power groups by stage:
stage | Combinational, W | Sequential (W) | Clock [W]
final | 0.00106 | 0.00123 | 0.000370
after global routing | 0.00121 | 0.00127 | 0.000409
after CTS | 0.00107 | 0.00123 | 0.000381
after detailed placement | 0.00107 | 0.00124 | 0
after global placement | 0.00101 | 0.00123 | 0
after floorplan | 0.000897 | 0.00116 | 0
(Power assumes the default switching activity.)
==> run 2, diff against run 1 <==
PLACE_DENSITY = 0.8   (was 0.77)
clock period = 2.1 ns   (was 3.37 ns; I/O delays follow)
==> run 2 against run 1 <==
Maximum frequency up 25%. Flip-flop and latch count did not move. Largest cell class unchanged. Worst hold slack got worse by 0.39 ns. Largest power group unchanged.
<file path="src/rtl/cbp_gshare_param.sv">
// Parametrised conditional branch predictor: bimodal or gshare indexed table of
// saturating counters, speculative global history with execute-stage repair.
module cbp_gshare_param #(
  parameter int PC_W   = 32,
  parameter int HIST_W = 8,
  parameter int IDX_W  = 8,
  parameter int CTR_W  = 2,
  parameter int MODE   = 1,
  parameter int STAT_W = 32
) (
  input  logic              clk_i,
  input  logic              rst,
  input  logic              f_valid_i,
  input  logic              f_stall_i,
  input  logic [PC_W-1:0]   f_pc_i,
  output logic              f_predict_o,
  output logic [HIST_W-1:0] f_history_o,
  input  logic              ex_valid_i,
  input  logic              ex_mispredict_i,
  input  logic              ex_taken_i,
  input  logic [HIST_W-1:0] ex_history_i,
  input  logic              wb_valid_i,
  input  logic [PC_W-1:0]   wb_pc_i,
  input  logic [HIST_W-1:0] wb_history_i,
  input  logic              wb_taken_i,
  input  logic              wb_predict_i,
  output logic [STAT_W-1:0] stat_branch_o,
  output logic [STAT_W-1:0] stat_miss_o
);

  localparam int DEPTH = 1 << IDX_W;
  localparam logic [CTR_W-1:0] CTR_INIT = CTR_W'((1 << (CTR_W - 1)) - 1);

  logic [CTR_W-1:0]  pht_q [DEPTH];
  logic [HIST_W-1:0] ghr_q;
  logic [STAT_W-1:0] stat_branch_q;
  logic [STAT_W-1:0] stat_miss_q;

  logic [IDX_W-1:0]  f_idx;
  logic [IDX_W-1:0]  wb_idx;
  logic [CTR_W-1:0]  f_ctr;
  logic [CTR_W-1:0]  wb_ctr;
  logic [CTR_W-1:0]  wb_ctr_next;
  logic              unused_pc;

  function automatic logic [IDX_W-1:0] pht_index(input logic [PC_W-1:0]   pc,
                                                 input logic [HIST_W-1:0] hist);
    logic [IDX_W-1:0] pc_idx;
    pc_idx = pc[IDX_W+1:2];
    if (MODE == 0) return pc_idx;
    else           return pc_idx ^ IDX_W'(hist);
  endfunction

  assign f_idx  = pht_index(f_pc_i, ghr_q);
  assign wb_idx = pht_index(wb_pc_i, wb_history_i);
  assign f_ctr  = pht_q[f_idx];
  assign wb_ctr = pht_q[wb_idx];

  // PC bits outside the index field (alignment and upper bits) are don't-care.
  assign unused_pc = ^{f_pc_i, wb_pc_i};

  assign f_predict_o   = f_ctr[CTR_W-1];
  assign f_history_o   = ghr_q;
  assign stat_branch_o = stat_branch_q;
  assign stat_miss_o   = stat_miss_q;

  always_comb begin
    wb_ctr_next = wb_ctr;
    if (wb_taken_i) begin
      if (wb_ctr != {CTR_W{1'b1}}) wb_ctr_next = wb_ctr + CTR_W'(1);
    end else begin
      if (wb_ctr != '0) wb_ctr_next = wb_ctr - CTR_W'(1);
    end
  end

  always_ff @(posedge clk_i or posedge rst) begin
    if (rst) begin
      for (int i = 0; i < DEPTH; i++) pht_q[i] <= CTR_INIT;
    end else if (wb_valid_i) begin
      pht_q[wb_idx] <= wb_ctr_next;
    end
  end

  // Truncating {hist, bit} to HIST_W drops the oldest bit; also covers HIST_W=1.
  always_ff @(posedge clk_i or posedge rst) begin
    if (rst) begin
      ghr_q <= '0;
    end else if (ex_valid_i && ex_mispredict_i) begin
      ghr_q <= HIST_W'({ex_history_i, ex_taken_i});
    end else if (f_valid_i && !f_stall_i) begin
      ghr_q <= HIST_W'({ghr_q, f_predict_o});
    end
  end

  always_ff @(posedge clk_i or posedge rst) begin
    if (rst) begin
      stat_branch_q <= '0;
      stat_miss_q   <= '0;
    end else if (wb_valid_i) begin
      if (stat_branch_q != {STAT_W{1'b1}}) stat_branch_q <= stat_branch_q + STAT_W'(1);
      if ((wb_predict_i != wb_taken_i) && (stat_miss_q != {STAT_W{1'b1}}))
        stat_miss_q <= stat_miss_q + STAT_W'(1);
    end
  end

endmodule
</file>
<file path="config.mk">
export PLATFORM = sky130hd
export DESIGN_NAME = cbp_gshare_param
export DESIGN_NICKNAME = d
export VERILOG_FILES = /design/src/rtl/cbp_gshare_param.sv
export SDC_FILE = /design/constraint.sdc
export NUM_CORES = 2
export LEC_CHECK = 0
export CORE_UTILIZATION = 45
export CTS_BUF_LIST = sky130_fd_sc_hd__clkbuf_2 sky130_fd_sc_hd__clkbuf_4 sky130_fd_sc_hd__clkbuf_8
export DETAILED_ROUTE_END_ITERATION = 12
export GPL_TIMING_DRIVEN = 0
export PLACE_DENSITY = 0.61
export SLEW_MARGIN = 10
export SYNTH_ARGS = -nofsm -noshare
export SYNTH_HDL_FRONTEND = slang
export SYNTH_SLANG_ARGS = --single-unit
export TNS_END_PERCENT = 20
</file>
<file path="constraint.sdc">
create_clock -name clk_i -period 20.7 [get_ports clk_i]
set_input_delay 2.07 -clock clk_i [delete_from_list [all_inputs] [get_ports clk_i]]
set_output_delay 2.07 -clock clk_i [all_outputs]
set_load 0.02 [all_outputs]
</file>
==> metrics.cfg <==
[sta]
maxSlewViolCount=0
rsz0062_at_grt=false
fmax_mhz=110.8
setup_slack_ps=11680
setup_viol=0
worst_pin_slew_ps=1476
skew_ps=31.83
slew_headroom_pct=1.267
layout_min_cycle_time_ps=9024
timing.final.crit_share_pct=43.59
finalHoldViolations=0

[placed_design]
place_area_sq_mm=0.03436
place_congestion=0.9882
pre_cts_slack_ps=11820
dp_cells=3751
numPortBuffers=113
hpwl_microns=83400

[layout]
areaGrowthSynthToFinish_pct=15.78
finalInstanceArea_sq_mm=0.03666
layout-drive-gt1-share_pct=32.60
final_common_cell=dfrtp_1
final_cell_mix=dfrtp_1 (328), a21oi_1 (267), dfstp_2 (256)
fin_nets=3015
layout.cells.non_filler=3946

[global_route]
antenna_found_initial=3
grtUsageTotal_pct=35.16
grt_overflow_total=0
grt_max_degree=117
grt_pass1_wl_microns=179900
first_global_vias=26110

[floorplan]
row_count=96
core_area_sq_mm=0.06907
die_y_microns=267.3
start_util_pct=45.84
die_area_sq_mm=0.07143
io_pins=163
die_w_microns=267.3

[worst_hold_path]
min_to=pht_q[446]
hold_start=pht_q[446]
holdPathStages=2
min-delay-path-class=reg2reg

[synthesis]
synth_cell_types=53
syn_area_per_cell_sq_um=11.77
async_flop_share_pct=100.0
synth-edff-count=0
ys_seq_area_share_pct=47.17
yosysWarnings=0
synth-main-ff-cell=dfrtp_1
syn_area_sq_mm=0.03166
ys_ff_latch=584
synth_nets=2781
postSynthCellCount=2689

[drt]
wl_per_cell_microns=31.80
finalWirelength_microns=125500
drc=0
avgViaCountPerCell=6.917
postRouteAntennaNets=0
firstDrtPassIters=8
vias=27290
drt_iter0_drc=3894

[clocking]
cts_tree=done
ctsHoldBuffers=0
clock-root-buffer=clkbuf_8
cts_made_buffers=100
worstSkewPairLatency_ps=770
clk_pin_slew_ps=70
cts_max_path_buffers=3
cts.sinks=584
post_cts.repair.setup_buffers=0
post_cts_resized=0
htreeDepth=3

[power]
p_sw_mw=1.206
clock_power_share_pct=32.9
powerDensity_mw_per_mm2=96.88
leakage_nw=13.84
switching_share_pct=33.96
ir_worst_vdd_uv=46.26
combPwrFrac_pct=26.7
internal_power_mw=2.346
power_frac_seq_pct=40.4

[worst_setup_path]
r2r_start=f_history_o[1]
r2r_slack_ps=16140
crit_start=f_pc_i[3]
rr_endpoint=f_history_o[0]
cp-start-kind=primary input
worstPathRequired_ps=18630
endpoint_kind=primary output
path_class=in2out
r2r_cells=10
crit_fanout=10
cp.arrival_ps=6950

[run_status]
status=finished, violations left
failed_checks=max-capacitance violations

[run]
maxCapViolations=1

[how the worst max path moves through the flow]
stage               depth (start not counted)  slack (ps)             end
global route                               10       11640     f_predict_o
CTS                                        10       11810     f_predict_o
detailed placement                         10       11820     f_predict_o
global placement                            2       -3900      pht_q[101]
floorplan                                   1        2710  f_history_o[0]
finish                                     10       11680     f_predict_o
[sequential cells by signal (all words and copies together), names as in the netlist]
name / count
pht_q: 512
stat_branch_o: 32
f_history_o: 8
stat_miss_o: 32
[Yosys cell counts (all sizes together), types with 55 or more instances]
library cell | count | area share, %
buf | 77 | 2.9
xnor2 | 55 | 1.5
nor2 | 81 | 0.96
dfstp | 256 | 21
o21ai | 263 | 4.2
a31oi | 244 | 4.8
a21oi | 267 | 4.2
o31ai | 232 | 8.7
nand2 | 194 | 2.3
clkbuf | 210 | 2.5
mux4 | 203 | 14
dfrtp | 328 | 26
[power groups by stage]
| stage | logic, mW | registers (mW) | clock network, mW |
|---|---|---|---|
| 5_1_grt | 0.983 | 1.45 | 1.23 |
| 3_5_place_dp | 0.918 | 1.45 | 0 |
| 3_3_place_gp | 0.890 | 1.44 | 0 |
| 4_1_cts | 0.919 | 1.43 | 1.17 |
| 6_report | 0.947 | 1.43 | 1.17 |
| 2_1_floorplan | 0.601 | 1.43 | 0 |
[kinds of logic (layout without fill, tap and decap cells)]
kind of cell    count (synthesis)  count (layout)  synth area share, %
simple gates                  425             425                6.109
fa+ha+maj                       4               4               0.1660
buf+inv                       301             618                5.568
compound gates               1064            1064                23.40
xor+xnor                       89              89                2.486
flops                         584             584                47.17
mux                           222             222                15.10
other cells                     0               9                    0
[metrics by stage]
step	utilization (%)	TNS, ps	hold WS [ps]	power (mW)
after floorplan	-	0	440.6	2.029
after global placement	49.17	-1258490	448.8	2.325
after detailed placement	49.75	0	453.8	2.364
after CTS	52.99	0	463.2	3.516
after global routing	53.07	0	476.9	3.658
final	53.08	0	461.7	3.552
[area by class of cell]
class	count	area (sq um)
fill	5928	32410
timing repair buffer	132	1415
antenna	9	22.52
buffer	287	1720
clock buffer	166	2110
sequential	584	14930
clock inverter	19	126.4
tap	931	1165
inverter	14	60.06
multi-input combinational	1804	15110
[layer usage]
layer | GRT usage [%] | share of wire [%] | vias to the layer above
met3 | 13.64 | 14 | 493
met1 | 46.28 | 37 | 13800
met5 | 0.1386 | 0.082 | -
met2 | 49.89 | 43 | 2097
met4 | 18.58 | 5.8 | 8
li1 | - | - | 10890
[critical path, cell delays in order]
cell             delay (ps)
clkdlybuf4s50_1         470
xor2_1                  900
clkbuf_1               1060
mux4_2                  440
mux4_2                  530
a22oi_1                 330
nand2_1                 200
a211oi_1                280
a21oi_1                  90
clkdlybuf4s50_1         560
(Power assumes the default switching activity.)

····················

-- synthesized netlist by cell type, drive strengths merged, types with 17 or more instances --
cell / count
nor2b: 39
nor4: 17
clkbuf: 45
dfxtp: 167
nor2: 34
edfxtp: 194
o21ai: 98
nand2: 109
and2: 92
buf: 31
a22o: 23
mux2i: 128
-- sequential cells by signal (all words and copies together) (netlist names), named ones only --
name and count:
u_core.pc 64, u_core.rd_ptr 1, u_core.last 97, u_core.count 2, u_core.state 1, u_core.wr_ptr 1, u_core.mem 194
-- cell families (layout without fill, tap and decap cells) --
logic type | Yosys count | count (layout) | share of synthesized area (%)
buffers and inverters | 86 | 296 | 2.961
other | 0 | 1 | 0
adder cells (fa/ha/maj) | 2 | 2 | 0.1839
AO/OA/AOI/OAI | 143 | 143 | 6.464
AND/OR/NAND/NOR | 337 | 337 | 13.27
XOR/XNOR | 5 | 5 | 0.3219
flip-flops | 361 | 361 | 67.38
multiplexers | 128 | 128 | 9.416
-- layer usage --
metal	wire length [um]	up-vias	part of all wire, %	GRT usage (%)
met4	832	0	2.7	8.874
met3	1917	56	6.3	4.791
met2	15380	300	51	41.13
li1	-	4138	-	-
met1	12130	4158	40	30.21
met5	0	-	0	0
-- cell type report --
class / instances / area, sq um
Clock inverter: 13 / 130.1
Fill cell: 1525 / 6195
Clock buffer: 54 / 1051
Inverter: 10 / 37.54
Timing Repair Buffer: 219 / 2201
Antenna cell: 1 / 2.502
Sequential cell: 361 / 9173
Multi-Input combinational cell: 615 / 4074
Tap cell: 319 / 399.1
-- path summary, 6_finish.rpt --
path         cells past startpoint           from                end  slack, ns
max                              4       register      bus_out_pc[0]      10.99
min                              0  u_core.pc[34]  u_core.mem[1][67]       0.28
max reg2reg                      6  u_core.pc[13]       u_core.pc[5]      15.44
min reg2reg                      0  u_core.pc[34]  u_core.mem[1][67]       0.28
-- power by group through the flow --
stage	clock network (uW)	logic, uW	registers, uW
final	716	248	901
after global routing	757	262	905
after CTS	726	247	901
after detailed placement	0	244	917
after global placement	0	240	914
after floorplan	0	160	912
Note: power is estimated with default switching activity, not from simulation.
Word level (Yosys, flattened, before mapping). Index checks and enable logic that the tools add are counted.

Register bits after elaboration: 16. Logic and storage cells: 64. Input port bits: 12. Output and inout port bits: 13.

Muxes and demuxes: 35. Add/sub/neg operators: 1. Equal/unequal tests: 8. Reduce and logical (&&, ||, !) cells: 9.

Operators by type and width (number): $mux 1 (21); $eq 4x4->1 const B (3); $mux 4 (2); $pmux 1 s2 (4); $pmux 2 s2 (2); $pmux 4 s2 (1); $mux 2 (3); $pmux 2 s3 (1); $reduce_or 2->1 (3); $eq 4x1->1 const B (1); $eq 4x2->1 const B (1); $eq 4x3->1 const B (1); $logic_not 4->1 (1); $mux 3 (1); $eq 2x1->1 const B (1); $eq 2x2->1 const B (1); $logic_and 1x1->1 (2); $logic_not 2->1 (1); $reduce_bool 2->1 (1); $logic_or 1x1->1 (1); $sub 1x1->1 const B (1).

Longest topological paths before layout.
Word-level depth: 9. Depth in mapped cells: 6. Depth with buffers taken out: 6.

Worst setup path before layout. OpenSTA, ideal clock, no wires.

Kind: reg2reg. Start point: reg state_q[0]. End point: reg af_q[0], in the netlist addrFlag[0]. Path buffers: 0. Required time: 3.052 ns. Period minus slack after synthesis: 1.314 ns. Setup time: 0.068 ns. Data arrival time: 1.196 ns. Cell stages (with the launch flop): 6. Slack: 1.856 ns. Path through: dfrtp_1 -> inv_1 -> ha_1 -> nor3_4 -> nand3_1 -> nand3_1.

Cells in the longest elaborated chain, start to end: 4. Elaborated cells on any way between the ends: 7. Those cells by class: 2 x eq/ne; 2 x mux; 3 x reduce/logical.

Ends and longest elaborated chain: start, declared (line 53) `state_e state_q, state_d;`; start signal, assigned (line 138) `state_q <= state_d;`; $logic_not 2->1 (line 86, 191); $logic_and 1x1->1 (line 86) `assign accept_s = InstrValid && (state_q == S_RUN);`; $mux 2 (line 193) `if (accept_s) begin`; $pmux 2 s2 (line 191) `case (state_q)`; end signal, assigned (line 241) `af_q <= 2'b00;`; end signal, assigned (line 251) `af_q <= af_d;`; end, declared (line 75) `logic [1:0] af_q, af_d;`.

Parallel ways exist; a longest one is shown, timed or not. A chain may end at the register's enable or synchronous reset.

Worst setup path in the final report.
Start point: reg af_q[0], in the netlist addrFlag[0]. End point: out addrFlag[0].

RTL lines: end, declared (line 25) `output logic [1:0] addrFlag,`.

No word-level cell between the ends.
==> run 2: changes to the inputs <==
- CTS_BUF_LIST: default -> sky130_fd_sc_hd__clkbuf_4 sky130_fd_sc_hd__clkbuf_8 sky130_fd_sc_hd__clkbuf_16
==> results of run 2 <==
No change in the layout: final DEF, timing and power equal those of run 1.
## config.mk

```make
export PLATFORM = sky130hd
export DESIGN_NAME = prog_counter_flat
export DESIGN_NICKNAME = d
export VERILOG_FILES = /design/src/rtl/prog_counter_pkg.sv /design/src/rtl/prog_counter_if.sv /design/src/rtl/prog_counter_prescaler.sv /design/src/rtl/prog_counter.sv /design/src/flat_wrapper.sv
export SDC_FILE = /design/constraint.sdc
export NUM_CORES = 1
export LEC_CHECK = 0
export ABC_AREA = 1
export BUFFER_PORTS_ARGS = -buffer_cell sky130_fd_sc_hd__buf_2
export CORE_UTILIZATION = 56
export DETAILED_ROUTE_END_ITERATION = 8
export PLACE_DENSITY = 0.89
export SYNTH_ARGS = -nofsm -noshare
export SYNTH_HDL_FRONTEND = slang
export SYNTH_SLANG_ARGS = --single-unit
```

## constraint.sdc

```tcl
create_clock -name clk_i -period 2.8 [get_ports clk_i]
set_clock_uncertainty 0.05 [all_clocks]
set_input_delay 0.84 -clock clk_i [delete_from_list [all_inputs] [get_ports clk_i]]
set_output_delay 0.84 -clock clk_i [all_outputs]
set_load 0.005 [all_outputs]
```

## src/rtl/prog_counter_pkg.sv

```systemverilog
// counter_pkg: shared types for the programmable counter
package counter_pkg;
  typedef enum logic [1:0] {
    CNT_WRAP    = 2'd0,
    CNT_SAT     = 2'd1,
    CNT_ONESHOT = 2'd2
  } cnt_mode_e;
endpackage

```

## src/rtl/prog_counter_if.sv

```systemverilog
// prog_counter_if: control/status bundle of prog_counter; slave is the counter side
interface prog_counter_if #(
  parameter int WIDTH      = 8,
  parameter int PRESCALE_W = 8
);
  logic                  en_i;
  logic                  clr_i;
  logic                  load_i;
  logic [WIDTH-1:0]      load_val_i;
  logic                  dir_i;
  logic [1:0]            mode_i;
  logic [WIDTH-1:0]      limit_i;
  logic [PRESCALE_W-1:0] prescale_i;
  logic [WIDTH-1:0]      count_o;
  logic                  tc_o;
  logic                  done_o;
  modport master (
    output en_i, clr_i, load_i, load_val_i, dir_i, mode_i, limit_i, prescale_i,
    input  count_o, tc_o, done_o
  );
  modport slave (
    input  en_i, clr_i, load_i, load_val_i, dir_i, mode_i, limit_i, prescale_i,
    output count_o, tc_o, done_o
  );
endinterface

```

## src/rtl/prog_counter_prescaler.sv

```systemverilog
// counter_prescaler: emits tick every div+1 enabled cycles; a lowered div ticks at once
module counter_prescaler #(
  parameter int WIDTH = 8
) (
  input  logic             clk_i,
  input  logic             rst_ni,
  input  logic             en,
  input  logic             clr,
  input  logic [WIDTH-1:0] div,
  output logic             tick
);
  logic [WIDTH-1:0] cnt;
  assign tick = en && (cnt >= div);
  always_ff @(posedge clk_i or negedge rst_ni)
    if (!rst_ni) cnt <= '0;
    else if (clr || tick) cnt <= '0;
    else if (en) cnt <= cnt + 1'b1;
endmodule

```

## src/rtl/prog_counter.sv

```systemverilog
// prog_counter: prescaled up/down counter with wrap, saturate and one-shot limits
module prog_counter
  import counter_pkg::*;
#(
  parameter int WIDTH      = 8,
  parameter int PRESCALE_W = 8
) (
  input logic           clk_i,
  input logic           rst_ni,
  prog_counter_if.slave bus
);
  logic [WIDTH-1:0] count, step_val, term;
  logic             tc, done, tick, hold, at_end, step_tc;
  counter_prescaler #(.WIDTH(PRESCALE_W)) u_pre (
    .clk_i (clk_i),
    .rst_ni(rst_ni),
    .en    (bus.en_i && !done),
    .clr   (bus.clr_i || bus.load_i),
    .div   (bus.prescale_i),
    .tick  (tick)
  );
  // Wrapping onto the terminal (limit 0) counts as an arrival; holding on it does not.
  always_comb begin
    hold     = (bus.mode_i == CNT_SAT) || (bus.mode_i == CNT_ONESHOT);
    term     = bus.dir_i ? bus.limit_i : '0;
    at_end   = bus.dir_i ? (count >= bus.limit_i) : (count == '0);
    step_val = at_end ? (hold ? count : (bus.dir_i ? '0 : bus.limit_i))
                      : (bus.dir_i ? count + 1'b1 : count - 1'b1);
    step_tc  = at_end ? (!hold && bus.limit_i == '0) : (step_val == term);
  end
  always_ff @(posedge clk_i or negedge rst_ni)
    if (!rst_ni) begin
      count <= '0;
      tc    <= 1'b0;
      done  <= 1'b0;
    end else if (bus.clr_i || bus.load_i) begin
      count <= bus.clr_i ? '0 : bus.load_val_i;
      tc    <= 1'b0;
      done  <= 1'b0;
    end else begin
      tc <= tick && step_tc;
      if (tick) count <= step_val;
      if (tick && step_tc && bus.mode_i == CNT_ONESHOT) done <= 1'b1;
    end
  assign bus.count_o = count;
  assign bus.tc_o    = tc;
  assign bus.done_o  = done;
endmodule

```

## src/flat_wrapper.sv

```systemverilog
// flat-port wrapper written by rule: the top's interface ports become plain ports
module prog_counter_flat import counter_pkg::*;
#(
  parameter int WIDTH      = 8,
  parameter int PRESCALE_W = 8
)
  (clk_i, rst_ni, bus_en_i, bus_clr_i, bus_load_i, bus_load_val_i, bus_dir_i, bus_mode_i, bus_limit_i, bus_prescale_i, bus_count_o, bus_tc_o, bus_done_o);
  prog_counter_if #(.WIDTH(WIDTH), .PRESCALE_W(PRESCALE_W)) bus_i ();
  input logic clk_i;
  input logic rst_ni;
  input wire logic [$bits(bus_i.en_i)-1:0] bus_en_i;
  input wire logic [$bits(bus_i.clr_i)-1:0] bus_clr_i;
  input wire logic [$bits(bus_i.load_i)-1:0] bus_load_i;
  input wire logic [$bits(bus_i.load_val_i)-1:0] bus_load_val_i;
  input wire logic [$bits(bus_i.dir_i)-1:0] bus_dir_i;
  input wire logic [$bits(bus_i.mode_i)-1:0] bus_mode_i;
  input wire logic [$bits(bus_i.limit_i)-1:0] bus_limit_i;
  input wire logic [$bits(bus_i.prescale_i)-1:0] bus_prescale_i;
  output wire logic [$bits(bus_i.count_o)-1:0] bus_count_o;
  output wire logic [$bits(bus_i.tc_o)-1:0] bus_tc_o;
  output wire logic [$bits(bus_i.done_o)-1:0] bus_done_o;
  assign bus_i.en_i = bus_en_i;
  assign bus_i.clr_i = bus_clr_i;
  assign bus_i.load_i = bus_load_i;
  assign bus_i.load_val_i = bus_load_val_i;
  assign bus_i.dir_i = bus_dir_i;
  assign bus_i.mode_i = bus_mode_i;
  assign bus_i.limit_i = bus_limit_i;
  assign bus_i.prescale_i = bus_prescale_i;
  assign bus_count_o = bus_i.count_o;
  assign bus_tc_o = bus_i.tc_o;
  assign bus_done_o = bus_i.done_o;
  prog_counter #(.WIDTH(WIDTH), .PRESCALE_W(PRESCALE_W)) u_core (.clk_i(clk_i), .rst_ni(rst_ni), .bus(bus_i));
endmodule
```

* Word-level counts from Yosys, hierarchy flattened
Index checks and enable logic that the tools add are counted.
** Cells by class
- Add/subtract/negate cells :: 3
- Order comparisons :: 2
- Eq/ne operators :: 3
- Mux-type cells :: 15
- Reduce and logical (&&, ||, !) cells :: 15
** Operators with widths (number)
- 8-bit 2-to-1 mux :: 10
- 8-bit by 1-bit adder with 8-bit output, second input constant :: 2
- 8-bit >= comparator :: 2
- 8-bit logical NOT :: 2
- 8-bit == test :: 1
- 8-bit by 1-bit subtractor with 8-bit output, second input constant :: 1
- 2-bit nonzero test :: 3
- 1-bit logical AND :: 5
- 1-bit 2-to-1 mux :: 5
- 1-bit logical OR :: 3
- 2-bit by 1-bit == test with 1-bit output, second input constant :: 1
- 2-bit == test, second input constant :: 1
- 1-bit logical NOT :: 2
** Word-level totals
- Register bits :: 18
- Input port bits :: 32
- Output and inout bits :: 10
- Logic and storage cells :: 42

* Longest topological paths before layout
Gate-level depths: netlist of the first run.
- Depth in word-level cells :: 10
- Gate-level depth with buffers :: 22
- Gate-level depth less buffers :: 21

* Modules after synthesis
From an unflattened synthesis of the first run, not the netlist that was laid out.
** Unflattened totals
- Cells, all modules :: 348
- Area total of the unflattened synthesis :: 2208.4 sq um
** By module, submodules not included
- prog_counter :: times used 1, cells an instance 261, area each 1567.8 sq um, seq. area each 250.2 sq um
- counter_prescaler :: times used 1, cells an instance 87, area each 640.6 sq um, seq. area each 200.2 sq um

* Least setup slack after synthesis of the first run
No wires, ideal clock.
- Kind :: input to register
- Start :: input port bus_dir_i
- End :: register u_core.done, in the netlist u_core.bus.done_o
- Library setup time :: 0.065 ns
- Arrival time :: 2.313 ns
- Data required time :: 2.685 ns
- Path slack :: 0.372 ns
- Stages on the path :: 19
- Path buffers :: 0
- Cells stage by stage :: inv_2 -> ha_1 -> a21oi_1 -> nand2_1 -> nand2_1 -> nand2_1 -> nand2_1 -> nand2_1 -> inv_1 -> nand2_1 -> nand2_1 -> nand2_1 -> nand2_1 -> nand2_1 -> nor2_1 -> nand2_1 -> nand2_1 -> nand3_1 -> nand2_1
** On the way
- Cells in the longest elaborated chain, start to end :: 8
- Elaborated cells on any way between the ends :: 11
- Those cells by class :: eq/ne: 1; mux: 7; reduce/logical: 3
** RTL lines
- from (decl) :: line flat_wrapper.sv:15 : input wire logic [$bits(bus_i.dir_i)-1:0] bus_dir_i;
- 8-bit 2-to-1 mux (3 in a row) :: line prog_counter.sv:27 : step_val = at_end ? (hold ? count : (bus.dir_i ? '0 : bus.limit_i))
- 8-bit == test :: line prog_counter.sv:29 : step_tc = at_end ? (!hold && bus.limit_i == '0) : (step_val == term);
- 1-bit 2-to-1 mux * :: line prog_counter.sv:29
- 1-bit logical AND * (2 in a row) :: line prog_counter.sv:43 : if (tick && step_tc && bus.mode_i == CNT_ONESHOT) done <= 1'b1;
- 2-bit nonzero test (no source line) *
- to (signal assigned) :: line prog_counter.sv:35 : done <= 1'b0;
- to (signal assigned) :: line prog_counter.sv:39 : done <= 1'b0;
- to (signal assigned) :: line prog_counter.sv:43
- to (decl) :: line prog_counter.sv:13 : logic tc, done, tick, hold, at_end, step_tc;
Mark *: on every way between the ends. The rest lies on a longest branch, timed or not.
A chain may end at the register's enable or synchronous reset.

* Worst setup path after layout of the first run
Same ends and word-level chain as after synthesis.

····················

**Assignment:** For this exercise, gather every line of the data that contains the word "addrFlag".

**Output of the task:**
Kind: reg2reg. Start point: reg state_q[0]. End point: reg af_q[0], in the netlist addrFlag[0]. Path buffers: 0. Required time: 3.052 ns. Period minus slack after synthesis: 1.314 ns. Setup time: 0.068 ns. Data arrival time: 1.196 ns. Cell stages (with the launch flop): 6. Slack: 1.856 ns. Path through: dfrtp_1 -> inv_1 -> ha_1 -> nor3_4 -> nand3_1 -> nand3_1.
Start point: reg af_q[0], in the netlist addrFlag[0]. End point: out addrFlag[0].
RTL lines: end, declared (line 25) `output logic [1:0] addrFlag,`.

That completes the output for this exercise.